The Tarim Basin is named for the Tarim River, which is fed by snow and glaciers of the Tian Shan, the Kunlun Mountains of northern Tibet, and the Pamirs of the China/Afghanistan/ U.S. S. R. border region. The river flows through a great inland basin, which includes the Taklimakan Desert (Petrov, 1976). Elevations average about 1000 m and drop eastward to 760 m at Lop Nur, the playa at the river's terminus, about 700 km east of this scene.

The Taklimakan has an arid continental climate with long cold winters and short hot summers. Continentality is achieved by its location in interior Asia and by near enclosure of the basin by some of the highest mountains on Earth. Although annual rainfall averages less than 100 mm, the flow of the Tarim River maintains riparian woodlands, as shown at the bottom center of the Landsat scene.

Figure F-18.1 Figure F-18.2
Figure F-18.1 Figure F-18.2

Melting snow of the Tian Shan supplies water to the piedmont surfaces north of the Tarim River. The piedmont is underlain by Mesozoic sedimentary rocks that are mantled by alluvial fans flanking the mountain front. The fans comprise a dark-toned bajada, which is made up of surfaces of varying ages, probably reflecting alternating episodes of incision and aggravation through the Quaternary. The adjustments may have been induced by climatic change, tectonic activity at the mountain front, or a combination of both. Younger fan surfaces are inset into older ones, which undergo weathering when they no longer receive active sedimentation. The old fan surfaces are dark on this Landsat image, probably because of the accumulation of desert varnish (mainly manganese oxides) on the coarse particles of the fan surfaces.

Several areas of irrigated farmland are located at distal sites on the Tian Shan alluvial fans.
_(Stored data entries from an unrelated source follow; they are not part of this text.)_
`config.mk`:
```
export PLATFORM = sky130hd
export DESIGN_NAME = stm_timer
export DESIGN_NICKNAME = d
export VERILOG_FILES = /design/src/shared/stm_pkg.sv /design/src/core/stm_timer.sv
export SDC_FILE = /design/constraint.sdc
export NUM_CORES = 1
export LEC_CHECK = 0
export BUFFER_PORTS_ARGS = -buffer_cell sky130_fd_sc_hd__buf_2
export CAP_MARGIN = 30
export CORE_AREA = 2 2 125 127
export DETAILED_ROUTE_END_ITERATION = 10
export DIE_AREA = 0 0 127 129
export GPL_ROUTABILITY_DRIVEN = 0
export MAX_ROUTING_LAYER = met4
export PLACE_DENSITY_LB_ADDON = 0.08
export SETUP_SLACK_MARGIN = 0.02
export SLEW_MARGIN = 25
export SYNTH_ARGS = -nofsm -noshare
export SYNTH_HDL_FRONTEND = slang
export SYNTH_SLANG_ARGS = --single-unit
```
`constraint.sdc`:
```
create_clock -name pclk -period 4.6 [get_ports pclk]
set_input_delay 0.69 -clock pclk [delete_from_list [all_inputs] [get_ports pclk]]
set_output_delay 0.69 -clock pclk [all_outputs]
set_load 0.05 [all_outputs]
```
`src/shared/stm_pkg.sv`:
```
package stm_pkg;
  // register byte addresses
  localparam logic [7:0] ADDR_CNT_LO = 8'h00;
  localparam logic [7:0] ADDR_CNT_HI = 8'h04;
  localparam logic [7:0] ADDR_CMPA_LO = 8'h08;
  localparam logic [7:0] ADDR_CMPA_HI = 8'h0C;
  localparam logic [7:0] ADDR_CTRL0 = 8'h10;
  localparam logic [7:0] ADDR_CTRL1 = 8'h14;
  localparam logic [7:0] ADDR_STATUS = 8'h18;
  // control 0 fields
  localparam int C0_PAUSE = 7;
  localparam int C0_ON = 3;
  localparam int C0_PER_LSB = 0;
  // control 1 fields
  localparam int C1_MODE_LSB = 6;
  localparam int C1_ACT_LSB = 4;
  localparam int C1_OC = 3;
  localparam int C1_INV = 2;
  localparam int C1_SWAP = 1;
  localparam int C1_CLR = 0;
  // status fields
  localparam int ST_AF = 0;
  localparam int ST_PF = 1;
  // reset values and counter top
  localparam logic [7:0] CTRL_RST = 8'h00;
  localparam logic [9:0] CNT_RST = 10'h000;
  localparam logic [9:0] CMPA_RST = 10'h000;
  localparam logic [9:0] CNT_MAX = 10'h3FF;
  // modes
  typedef enum logic [1:0] {
    MODE_CMP = 2'b00,
    MODE_CAP = 2'b01,
    MODE_PWM = 2'b10,
    MODE_TMR = 2'b11
  } stm_mode_t;
  // compare-match output actions
  localparam logic [1:0] ACT_NONE = 2'b00;
  localparam logic [1:0] ACT_LOW = 2'b01;
  localparam logic [1:0] ACT_HIGH = 2'b10;
  localparam logic [1:0] ACT_TOGGLE = 2'b11;
endpackage

```
`src/core/stm_timer.sv`:
```
`timescale 1ns/1ps
`default_nettype none
module stm_timer
  import stm_pkg::*;
(
  input wire logic pclk,
  input wire logic presetn,
  input wire logic psel,
  input wire logic penable,
  input wire logic pwrite,
  input wire logic [7:0] paddr,
  input wire logic [31:0] pwdata,
  output logic [31:0] prdata,
  output logic pready,
  output logic pslverr,
  output logic timer_out,
  output logic timer_out_en
);

  logic [7:0] ctrl0_reg;
  logic [7:0] ctrl1_reg;
  logic [9:0] cmpa_reg;
  logic [9:0] cnt_reg;
  logic af_reg;
  logic pf_reg;
  logic on_d_reg;
  logic pin_reg;
  logic pwm_reg;

  logic wr_en;
  logic rd_en;
  logic known;
  logic on_rise;
  logic running;
  stm_mode_t mode;
  logic [1:0] act;
  logic [2:0] per_code;
  logic [9:0] cnt_inc;
  logic match_a;
  logic match_p;
  logic clr_sel;
  logic swap;
  logic wrap_top;
  logic clear_cnt;
  logic set_af;
  logic set_pf;
  logic [10:0] period_len;
  logic [10:0] duty_len;
  logic pwm_active;
  logic af_clr;
  logic pf_clr;
  logic sel_cnt_lo;
  logic sel_cnt_hi;
  logic sel_cmpa_lo;
  logic sel_cmpa_hi;
  logic sel_ctrl0;
  logic sel_ctrl1;
  logic sel_status;
  logic [31:0] rd_value;
  logic [10:0] per_code_len;
  logic on_level;
  logic off_level;
  logic pwm_level;
  logic mode_cmp;
  logic mode_pwm;
  logic pin_drive;

  // address decode
  assign sel_cnt_lo = (paddr == ADDR_CNT_LO);
  assign sel_cnt_hi = (paddr == ADDR_CNT_HI);
  assign sel_cmpa_lo = (paddr == ADDR_CMPA_LO);
  assign sel_cmpa_hi = (paddr == ADDR_CMPA_HI);
  assign sel_ctrl0 = (paddr == ADDR_CTRL0);
  assign sel_ctrl1 = (paddr == ADDR_CTRL1);
  assign sel_status = (paddr == ADDR_STATUS);
  assign known = sel_cnt_lo || sel_cnt_hi || sel_cmpa_lo || sel_cmpa_hi ||
                 sel_ctrl0 || sel_ctrl1 || sel_status;
  assign wr_en = psel && penable && pwrite;
  assign rd_en = psel && !penable && !pwrite;
  assign mode = stm_mode_t'(ctrl1_reg[C1_MODE_LSB +: 2]);
  assign act = ctrl1_reg[C1_ACT_LSB +: 2];
  assign per_code = ctrl0_reg[C0_PER_LSB +: 3];
  assign clr_sel = ctrl1_reg[C1_CLR];
  assign swap = ctrl1_reg[C1_SWAP];
  assign on_rise = ctrl0_reg[C0_ON] && !on_d_reg;
  assign running = ctrl0_reg[C0_ON] && !ctrl0_reg[C0_PAUSE];
  assign cnt_inc = cnt_reg + 10'h001;

  // matches seen on the count about to be reached (cnt_reg plus one)
  assign match_a = running && (cnt_inc == cmpa_reg);
  assign match_p = running && (per_code != 3'h0) &&
                   (cnt_inc[9:7] == per_code) && (cnt_inc[6:0] == 7'h00);
  assign wrap_top = running && (cnt_reg == CNT_MAX);

  always_comb begin
    clear_cnt = 1'b0;
    set_af = 1'b0;
    set_pf = 1'b0;
    if (mode == MODE_PWM) begin
      set_af = match_a;
      set_pf = match_p || (per_code == 3'h0 && wrap_top);
      clear_cnt = swap ? match_a : match_p;
    end else if (clr_sel) begin
      set_af = match_a;
      clear_cnt = match_a;
    end else begin
      set_af = match_a;
      set_pf = match_p || (per_code == 3'h0 && wrap_top);
      clear_cnt = match_p;
    end
  end

  // period and duty lengths in timer clocks
  assign per_code_len = (per_code == 3'h0) ? 11'h400 : {1'b0, per_code, 7'h00};
  always_comb begin
    if (swap) begin
      period_len = {1'b0, cmpa_reg};
      duty_len = per_code_len;
    end else begin
      period_len = per_code_len;
      duty_len = {1'b0, cmpa_reg};
    end
  end

  assign pwm_active = (duty_len >= period_len) || ({1'b0, cnt_reg} < duty_len);
  assign on_level = ctrl1_reg[C1_OC];
  assign off_level = !ctrl1_reg[C1_OC];
  assign pwm_level = pwm_active ? on_level : off_level;
  assign mode_cmp = (mode == MODE_CMP);
  assign mode_pwm = (mode == MODE_PWM);

  // read data of the addressed register
  always_comb begin
    rd_value = 32'h0000_0000;
    if (sel_cnt_lo) begin
      rd_value = {24'h000000, cnt_reg[7:0]};
    end
    if (sel_cnt_hi) begin
      rd_value = {30'h00000000, cnt_reg[9:8]};
    end
    if (sel_cmpa_lo) begin
      rd_value = {24'h000000, cmpa_reg[7:0]};
    end
    if (sel_cmpa_hi) begin
      rd_value = {30'h00000000, cmpa_reg[9:8]};
    end
    if (sel_ctrl0) begin
      rd_value = {24'h000000, ctrl0_reg};
    end
    if (sel_ctrl1) begin
      rd_value = {24'h000000, ctrl1_reg};
    end
    if (sel_status) begin
      rd_value = {30'h00000000, pf_reg, af_reg};
    end
  end

  // apb slave, one access cycle
  always_ff @(posedge pclk or negedge presetn) begin
    if (!presetn) begin
      pready <= 1'b0;
    end else begin
      pready <= psel && !penable;
    end
  end

  always_ff @(posedge pclk or negedge presetn) begin
    if (!presetn) begin
      pslverr <= 1'b0;
    end else begin
      pslverr <= psel && !penable && !known;
    end
  end

  always_ff @(posedge pclk or negedge presetn) begin
    if (!presetn) begin
      prdata <= 32'h0000_0000;
    end else begin
      prdata <= rd_en ? rd_value : 32'h0000_0000;
    end
  end

  // control 0
  always_ff @(posedge pclk or negedge presetn) begin
    if (!presetn) begin
      ctrl0_reg <= CTRL_RST;
    end else if (wr_en && pready && sel_ctrl0) begin
      ctrl0_reg <= pwdata[7:0];
    end
  end

  // control 1
  always_ff @(posedge pclk or negedge presetn) begin
    if (!presetn) begin
      ctrl1_reg <= CTRL_RST;
    end else if (wr_en && pready && sel_ctrl1) begin
      ctrl1_reg <= pwdata[7:0];
    end
  end

  // compare-A low byte
  always_ff @(posedge pclk or negedge presetn) begin
    if (!presetn) begin
      cmpa_reg[7:0] <= CMPA_RST[7:0];
    end else if (wr_en && pready && sel_cmpa_lo) begin
      cmpa_reg[7:0] <= pwdata[7:0];
    end
  end

  // compare-A high bits
  always_ff @(posedge pclk or negedge presetn) begin
    if (!presetn) begin
      cmpa_reg[9:8] <= CMPA_RST[9:8];
    end else if (wr_en && pready && sel_cmpa_hi) begin
      cmpa_reg[9:8] <= pwdata[1:0];
    end
  end

  // counter-on edge detect
  always_ff @(posedge pclk or negedge presetn) begin
    if (!presetn) begin
      on_d_reg <= 1'b0;
    end else begin
      on_d_reg <= ctrl0_reg[C0_ON];
    end
  end

  // counter
  always_ff @(posedge pclk or negedge presetn) begin
    if (!presetn) begin
      cnt_reg <= CNT_RST;
    end else begin
      if (on_rise) begin
        cnt_reg <= CNT_RST;
      end else if (clear_cnt) begin
        cnt_reg <= CNT_RST;
      end else if (running) begin
        cnt_reg <= cnt_inc;
      end
    end
  end

  // flags: write one to clear, set wins
  assign af_clr = wr_en && pready && (paddr == ADDR_STATUS) && pwdata[ST_AF];
  assign pf_clr = wr_en && pready && (paddr == ADDR_STATUS) && pwdata[ST_PF];

  always_ff @(posedge pclk or negedge presetn) begin
    if (!presetn) begin
      af_reg <= 1'b0;
    end else begin
      af_reg <= set_af || (af_reg && !af_clr);
    end
  end

  always_ff @(posedge pclk or negedge presetn) begin
    if (!presetn) begin
      pf_reg <= 1'b0;
    end else begin
      pf_reg <= set_pf || (pf_reg && !pf_clr);
    end
  end

  // compare-match pin state
  always_ff @(posedge pclk or negedge presetn) begin
    if (!presetn) begin
      pin_reg <= 1'b0;
    end else if (on_rise) begin
      pin_reg <= ctrl1_reg[C1_OC];
    end else if (set_af && mode_cmp) begin
      unique case (act)
        ACT_NONE: pin_reg <= pin_reg;
        ACT_LOW: pin_reg <= 1'b0;
        ACT_HIGH: pin_reg <= 1'b1;
        ACT_TOGGLE: pin_reg <= !pin_reg;
      endcase
    end
  end

  // pwm waveform, active level from output-control
  always_ff @(posedge pclk or negedge presetn) begin
    if (!presetn) begin
      pwm_reg <= 1'b0;
    end else begin
      unique case (act)
        2'b00: pwm_reg <= off_level;
        2'b01: pwm_reg <= on_level;
        default: pwm_reg <= pwm_level;
      endcase
    end
  end

  // pin level before the output flop
  always_comb begin
    pin_drive = 1'b0;
    unique case (mode)
      MODE_CMP: pin_drive = pin_reg ^ ctrl1_reg[C1_INV];
      MODE_PWM: pin_drive = pwm_reg ^ ctrl1_reg[C1_INV];
      MODE_CAP: pin_drive = 1'b0;
      MODE_TMR: pin_drive = 1'b0;
    endcase
  end

  // pin drive
  always_ff @(posedge pclk or negedge presetn) begin
    if (!presetn) begin
      timer_out <= 1'b0;
    end else begin
      timer_out <= pin_drive;
    end
  end

  always_ff @(posedge pclk or negedge presetn) begin
    if (!presetn) begin
      timer_out_en <= 1'b0;
    end else begin
      timer_out_en <= mode_cmp || mode_pwm;
    end
  end

endmodule
`default_nettype wire

```
# Yosys cells after proc, flatten, opt, wreduce, memory -nomap -nowiden
# Index checks and enable logic that the tools add are counted.
op_classes:
  addsub: 1
  n_mul: 0
  n_div: 0
  magnitude_cmp: 2
  n_eq_ne: 16
  shifts: 0
  mux: 25
  bitwise_logic: 2
  n_reduce_logical: 54
ops:
  columns: ["operator", "n"]
  rows:
  - ["32-bit two-way mux", 2]
  - ["8-bit two-way mux", 6]
  - ["11-bit two-way mux", 3]
  - ["10-bit two-way mux", 3]
  - ["8-bit by 5-bit == test with 1-bit output, second input constant", 3]
  - ["1-bit logical AND", 24]
  - ["8-bit by 4-bit == test with 1-bit output, second input constant", 2]
  - ["11-bit greater-or-equal comparator", 1]
  - ["1-bit logical OR", 11]
  - ["10-bit by 11-bit < comparator with 1-bit output", 1]
  - ["10-bit by 1-bit adder with 10-bit output, second input constant", 1]
  - ["10-bit == test", 1]
  - ["10-bit == test, second input constant", 1]
  - ["1-bit logical NOT", 9]
  - ["2-bit == test, second input constant", 4]
  - ["8-bit by 3-bit == test with 1-bit output, second input constant", 1]
  - ["8-bit logical NOT", 1]
  - ["1-bit two-way mux", 8]
  - ["7-bit logical NOT", 1]
  - ["1-bit case mux with 3 select lines", 2]
  - ["3-bit nonzero test", 2]
  - ["2-bit by 1-bit == test with 1-bit output, second input constant", 2]
  - ["2-bit logical NOT", 2]
  - ["3-bit == test", 1]
  - ["7 further kinds", 8]
totals:
  regBits: 77
  latchBits: 0
  ram_bits: 0
  rom_bits: 0
  in_bits: 45
  output_inout_bits: 36
  word_cells: 115
  mem_count: 0

# Longest topological paths before layout
logic_depth:
  depth_word: 9
  mapped_depth: 10
  ltp_nobuf: 8

# Worst setup path after synthesis
# OpenSTA, ideal clock, no wires.
synth_timing:
  path_type: "register -> register"
  startpoint: "reg cnt_reg[0]"
  endpoint: "reg cnt_reg[0]"
  arrival_time_ps: 2421
  required_ps: 4464
  setup_slack_ps: 2043
  stages_incl_launch_ff: 8
  path_buffers: 0
  period_less_slack_ps: 2557
  path_cell_list: "dfrtp_1 -> ha_1 -> nand2_1 -> or3_4 -> mux2_4 -> or4_4 -> o32ai_4 -> nor3_1"
synth_via:
  elab_chain_cells: 8
  word_cells_on_any_way: 14
  cone_classes: "1 x add/sub; 2 x eq/ne; 6 x mux; 5 x reduce/logical"
synth_rtl:
  columns: ["element", "line", "source"]
  rows:
  - ["start, declared", "stm_timer.sv:23", "logic [9:0] cnt_reg;"]
  - ["start signal, assigned", "stm_timer.sv:238", "cnt_reg <= cnt_inc;"]
  - ["10-bit by 1-bit adder with 10-bit output (*)", "stm_timer.sv:87", "assign cnt_inc = cnt_reg + 10'h001;"]
  - ["3-bit == test", "stm_timer.sv:92", "(cnt_inc[9:7] == per_code) && (cnt_inc[6:0] == 7'h00);"]
  - ["1-bit logical AND", "stm_timer.sv:91", "assign match_p = running && (per_code != 3'h0) &&"]
  - ["1-bit logical AND", "stm_timer.sv:92", null]
  - ["1-bit two-way mux, on equally long branches", "stm_timer.sv:103, stm_timer.sv:102", null]
  - ["1-bit two-way mux", "stm_timer.sv:99", "if (mode == MODE_PWM) begin"]
  - ["10-bit two-way mux", "stm_timer.sv:235", "end else if (clear_cnt) begin"]
  - ["10-bit two-way mux", "stm_timer.sv:233", "if (on_rise) begin"]
# Every way passes the cells marked *; elsewhere a longest branch is shown, timed or not. The select of a mux whose other input is x is not followed.
# A chain may end at the register's enable or synchronous reset.

# Final worst setup path
# Ends and elaborated chain as after synthesis.

==> flow_metrics.tcl <==
set metrics [dict create \
    vias 2823 \
    cts.root.buffer_cell "sky130_fd_sc_hd__clkbuf_16" \
    clkSlewWorstSetupHoldPaths_ns 0.07 \
    avgViaCountPerCell 4.80 \
    ys.warnings.count 0 \
    worstSetupStartpointType "flop" \
    cts-root-to-sink-buffers 2 \
    tns_ns 0 \
    portBuffers 32 \
    grt_max_degree 54 \
    irDropWorstVdd_mv 0.127 \
    final_hpwl_dp_um 7930 \
    floorplan.die.width_um 127 \
    ctsHoldBuffers 0 \
    postLayoutCellArea_um2 4010 \
    initial_cell_density_of_the_core_pct 24.5 \
    drt.antenna.violating_nets 0 \
    cts_tree "yes" \
    std_cell_rows 45 \
    grtUsageTotal_pct 14.3 \
    netlist-cell-type-count 56 \
    postRouteWirelength_um 10700 \
    pwr_density_cell_nw_per_um2 239 \
    cp_cell_sequence "ha_1 -> nand2_1 -> or3_4 -> mux2_4 -> or4_4 -> o32ai_4 -> nor3_1" \
    path_max_fanout 8 \
    power.leakage_nw 1.77 \
    netlist_instances 385 \
    number_of_flops_mapped_to_enable_cells_by_yosys 0 \
    cp_num_buf_inv 0 \
    cts.repair_timing.setup_buffer_count 0 \
    vias_in_the_first_global_route 2832 \
    maxCapViolCount 0 \
    layout_min_cycle_time_ns 2.96 \
    io_pins 81 \
    path_delay_family "simple AND/OR/NAND/NOR gates" \
    drc 0 \
    post_synth_instance_area_um2 3660 \
    syn_to_final_growth_pct 9.39 \
    grt.overflow.total 0 \
    synthesis.area_per_instance_um2 9.52 \
    final-max-slew-violation-count 0 \
    number_of_storage_elements_in_the_synthesis_netlist 53 \
    relSlewSlack_pct 38.4 \
    detail_route.first_pass.iterations 4 \
    worst-endpoint-arrival_ns 3.11 \
    synth-async-reset-ratio_pct 100 \
    place_worst_setup_slack_ns 1.47 \
    layoutNonFillerInstCount 588 \
    post_route_cells_drive_above_1_share_pct 20.3 \
    synth_top_cells_by_area "sky130_fd_sc_hd__dfrtp_1 36%, sky130_fd_sc_hd__mux2_2 8.0%, sky130_fd_sc_hd__buf_4 5.1%" \
    setup.worst_path.class "flop to flop" \
    setup_slack_ns 1.64 \
    chip_height_um 129 \
    synth_top_flop_cell "sky130_fd_sc_hd__dfrtp_1" \
    fin_crit_sh_pct 64.4 \
    num-fill-cells 1628 \
    antenna_found_initial 0 \
    outcome "finished, final reports clean" \
    route.detailed.wl_per_inst_um 18.2 \
    htree_levels 2 \
    critical_path.slowest_cell "sky130_fd_sc_hd__or4_4" \
    n_antenna_cell 0 \
    final_count_of_negative_setup_slack_endpoints 0 \
    clock_latency_on_the_worst_skew_pair_ns 0.30 \
    cts_resized 0 \
    design.die.area_um2 16400 \
    worst-slew-pin-transition_ns 0.917 \
    hold-worst-slack_ns 0.514 \
    finalClockSkew_ns 0.00919 \
    rsz_0062_raised_after_global_routing "no" \
    cts_num_sinks 53 \
    final_hold_viol_count 0 \
    tritoncts.num_buffers 5 \
    synth-seq-area-share_pct 36.2 \
    layout.area.seq_um2 1330 \
    critPathMaxStageDelay_ns 0.57 \
    synth_largest_area_cell "sky130_fd_sc_hd__dfrtp_1" \
    fp.coreArea_um2 15000 \
    detail_route.iter0.violations 135 \
    crit_required_ns 4.74 \
    placed_area_um2 3860 \
    multi_input_area_um2 2110 \
    min-delay-path-class "input port to asynchronous set/reset pin" \
    sort_of_element_at_the_end_of_the_critical_path "flop" \
    fin_nets 455 \
    first_pass_grt_wire_length_um 17200 \
    area_share_of_the_leading_cell_type_in_the_synthesized_netlist_pct 36.2 \
    max_freq_ghz 0.337 \
    dp.cells 580 \
]
through the flow:
| stage | utilization, % | power (mW) |
|---|---|---|
| finish | 26.8 | 0.957 |
| floorplan | - | 0.565 |
| detailed placement | 25.8 | 0.580 |
| global placement | 25.8 | 0.579 |
| global route | 26.8 | 1.00 |
| CTS | 26.8 | 0.978 |
Yosys cell counts (3+ instances only):
cell type                  count
sky130_fd_sc_hd__nor2b_1      10
sky130_fd_sc_hd__buf_2         3
sky130_fd_sc_hd__mux2_2       26
sky130_fd_sc_hd__buf_4        25
sky130_fd_sc_hd__o21a_1        3
sky130_fd_sc_hd__ha_1         11
sky130_fd_sc_hd__dfrtp_1      53
sky130_fd_sc_hd__and3_1        6
sky130_fd_sc_hd__or2_2         5
sky130_fd_sc_hd__a21oi_1       7
sky130_fd_sc_hd__or4_1         6
sky130_fd_sc_hd__mux2i_1      17
sky130_fd_sc_hd__nor3_1       20
sky130_fd_sc_hd__and2_1        4
sky130_fd_sc_hd__nand2_1      27
sky130_fd_sc_hd__nand2b_1     10
sky130_fd_sc_hd__nand3_1      11
sky130_fd_sc_hd__a22oi_1       7
sky130_fd_sc_hd__o21ai_0      12
sky130_fd_sc_hd__o22ai_1       3
sky130_fd_sc_hd__inv_1         7
sky130_fd_sc_hd__xnor2_1      15
sky130_fd_sc_hd__or3_1         3
sky130_fd_sc_hd__xor2_1       11
sky130_fd_sc_hd__nor2_1       22
sky130_fd_sc_hd__clkbuf_1     19
power by group:
group,total [mW],internal (mW),switching [mW]
Clock,0.388,0.203,0.185
Combinational,0.0948,0.0182,0.0766
Sequential,0.474,0.469,0.00540
Total,0.957,0.689,0.267
layout make-up:
type	instances	share of cell area, %
tap	188	5.87
multi-input combinational	299	52.6
timing repair buffer	33	4.18
inverter	7	0.655
clock inverter	2	0.375
sequential	53	33.1
clock buffer	6	3.21
layout by cell type (no fill, tap or decap), drive strengths merged, types with 5 or more instances in the layout:
master / netlist / routed
a21oi: 7 / 7
a22oi: 7 / 7
and3: 6 / 6
buf: 30 / 33
clkbuf: 19 / 6
conb: 1 / 24
dfrtp: 53 / 53
ha: 11 / 11
inv: 7 / 7
mux2: 27 / 27
mux2i: 17 / 17
nand2: 27 / 27
nand2b: 10 / 10
nand3: 11 / 11
nor2: 22 / 22
nor2b: 10 / 10
nor3: 22 / 22
o21ai: 12 / 12
or2: 5 / 5
or4: 7 / 7
xnor2: 15 / 15
xor2: 11 / 11
kinds of logic after synthesis:
logic type,after synthesis,synth area share (%)
AOI/OAI and AO/OA,55,10.8
xor gates and xnor gates,26,6.21
adders and majority gates,11,3.76
buffers and inverters,56,8.60
other,1,0.102
and+or+nand+nor,137,20.0
DFF,53,36.2
muxes,46,14.3
worst reg2reg max path, cell delays in order, from the launching register on:
cell	delay, ns
sky130_fd_sc_hd__dfrtp_1	0.54
sky130_fd_sc_hd__ha_1	0.34
sky130_fd_sc_hd__nand2_1	0.10
sky130_fd_sc_hd__or3_4	0.42
sky130_fd_sc_hd__mux2_4	0.31
sky130_fd_sc_hd__or4_4	0.57
sky130_fd_sc_hd__o32ai_4	0.43
sky130_fd_sc_hd__nor3_1	0.10
metal layers:
layer,vias to the layer above,routed length [µm],GRT usage (%)
li1,1348,-,-
met1,1408,5260,19.5
met2,58,4900,21.9
met3,9,329,2.49
met4,0,212,4.40
met5,-,0,-
path summary, 6_finish.rpt:
kind,from,endpoint,slack [ns],cells past startpoint
worst max-delay path,cnt_reg[0],cnt_reg[0],1.64,7
worst min-delay path,presetn,cnt_reg[2],0.51,2
worst max register to register,cnt_reg[0],cnt_reg[0],1.64,7
worst min register to register,ctrl0_reg[6],ctrl0_reg[6],0.51,1
max in group asynchronous,presetn,pf_reg,3.61,2
min in group pclk,ctrl0_reg[6],ctrl0_reg[6],0.51,1
(Power assumes the default switching activity.)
These areas have finer grained soils and more continuous water supply than the higher and proximal fan surfaces. Cotton is the dominant crop.

Figure F-18.1 shows another Chinese alluvial fan. The fan is shown on another Landsat scene (2621-03235-6, October 4, 1976). This fan is derived from flows out of the Qilian Shan Mountains at the bottom of the image. The fan occurs in Gansu Province, approximately 500 km east of Lop Nur. As with the Tian Shan fans, the active drainage has entrenched older, darker fan surfaces.

Figure F-18.3
Figure F-18.3

Figure F-18.2 shows the Ruo Shui River in the western Badain Jaran Desert, which feeds one of the largest known alluvial fans in the world. The river originates in the Nan Shan Ranges to the south and drains into the Badain Jaran Desert. The entrenched alluvial fan shown in Figure F-18.3 lies on the south slope of the Hajar Range (Oman Mountains) located on the eastern side of the Arabian Peninsula. The dark tone of the alluvial slope is produced largely by desert varnish coating chert fragments. This is no longer a plain of accumulation and is now being eroded by water and wind action. The toe of the fan has been completely removed, exposing lighter toned Tertiary strata.

The causes of fan entrenchment, producing the abandonment of old fan surfaces, remain the subject of considerable debate among geomorphologists. Classic observations in the Gobi Desert by Huntington (1914) led to the hypothesis that high sediment production and low stream discharges resulted in aggravation during relatively dry climatic phases. This was then followed by downcutting when wetter climates led to the stabilization of slopes by vegetation. During wet phases, called "pluvials," streams with increased flow augmented their sediment load by bed incision. Alternatively, some geomorphologists in the western United States have argued that fan-building required a wetter climate to transport accumulated debris (Lustig, 1965). Others note that transitional climatic phases are critical. Weathered mantles produced in a humid phase are mobilized by rare events when the climate changes to an arid one (Hunt and Mabey, 1966). It has also been proposed that fan erosion and sedimentation go hand in hand as elements of a steady-state system. (Denny, 1965). This last hypothesis holds that there is no reason to invoke environmental change to explain alternations of process on alluvial fans. Landsat E-1400-04352-7, August 27, 1973.